■ **PROBLEM TO SOLVE**: Render every entry verbatim.

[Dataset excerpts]
`config.mk`:
```
export PLATFORM = sky130hd
export DESIGN_NAME = irq_ctrl_top
export DESIGN_NICKNAME = d
export VERILOG_FILES = /design/src/irq_cfg_pkg.sv /design/src/irq_types_pkg.sv /design/src/irq_capture.sv /design/src/prio_matrix_arbiter.sv /design/src/irq_vector_encoder.sv /design/src/irq_ctrl_top.sv
export SDC_FILE = /design/constraint.sdc
export NUM_CORES = 1
export LEC_CHECK = 0
export BUFFER_PORTS_ARGS = -buffer_cell sky130_fd_sc_hd__buf_2
export CAP_MARGIN = 20
export CORE_AREA = 2 2 55 67
export CTS_CLUSTER_DIAMETER = 50
export DETAILED_ROUTE_END_ITERATION = 10
export DIE_AREA = 0 0 57 69
export PLACE_DENSITY = 0.67
export SYNTH_ARGS = -nofsm -noshare
export SYNTH_HDL_FRONTEND = slang
export SYNTH_HIERARCHICAL = 1
export SYNTH_SLANG_ARGS = --single-unit
```
`constraint.sdc`:
```
create_clock -name clk -period 0.8 [get_ports clk]
set_clock_uncertainty 0.05 [all_clocks]
set_input_delay 0.16 -clock clk [delete_from_list [all_inputs] [get_ports clk]]
set_output_delay 0.16 -clock clk [all_outputs]
set_load 0.005 [all_outputs]
```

■ **YOUR RESPONSE**:
`config.mk`:
```
export PLATFORM = sky130hd
export DESIGN_NAME = irq_ctrl_top
export DESIGN_NICKNAME = d
export VERILOG_FILES = /design/src/irq_cfg_pkg.sv /design/src/irq_types_pkg.sv /design/src/irq_capture.sv /design/src/prio_matrix_arbiter.sv /design/src/irq_vector_encoder.sv /design/src/irq_ctrl_top.sv
export SDC_FILE = /design/constraint.sdc
export NUM_CORES = 1
export LEC_CHECK = 0
export BUFFER_PORTS_ARGS = -buffer_cell sky130_fd_sc_hd__buf_2
export CAP_MARGIN = 20
export CORE_AREA = 2 2 55 67
export CTS_CLUSTER_DIAMETER = 50
export DETAILED_ROUTE_END_ITERATION = 10
export DIE_AREA = 0 0 57 69
export PLACE_DENSITY = 0.67
export SYNTH_ARGS = -nofsm -noshare
export SYNTH_HDL_FRONTEND = slang
export SYNTH_HIERARCHICAL = 1
export SYNTH_SLANG_ARGS = --single-unit
```
`constraint.sdc`:
```
create_clock -name clk -period 0.8 [get_ports clk]
set_clock_uncertainty 0.05 [all_clocks]
set_input_delay 0.16 -clock clk [delete_from_list [all_inputs] [get_ports clk]]
set_output_delay 0.16 -clock clk [all_outputs]
set_load 0.005 [all_outputs]
```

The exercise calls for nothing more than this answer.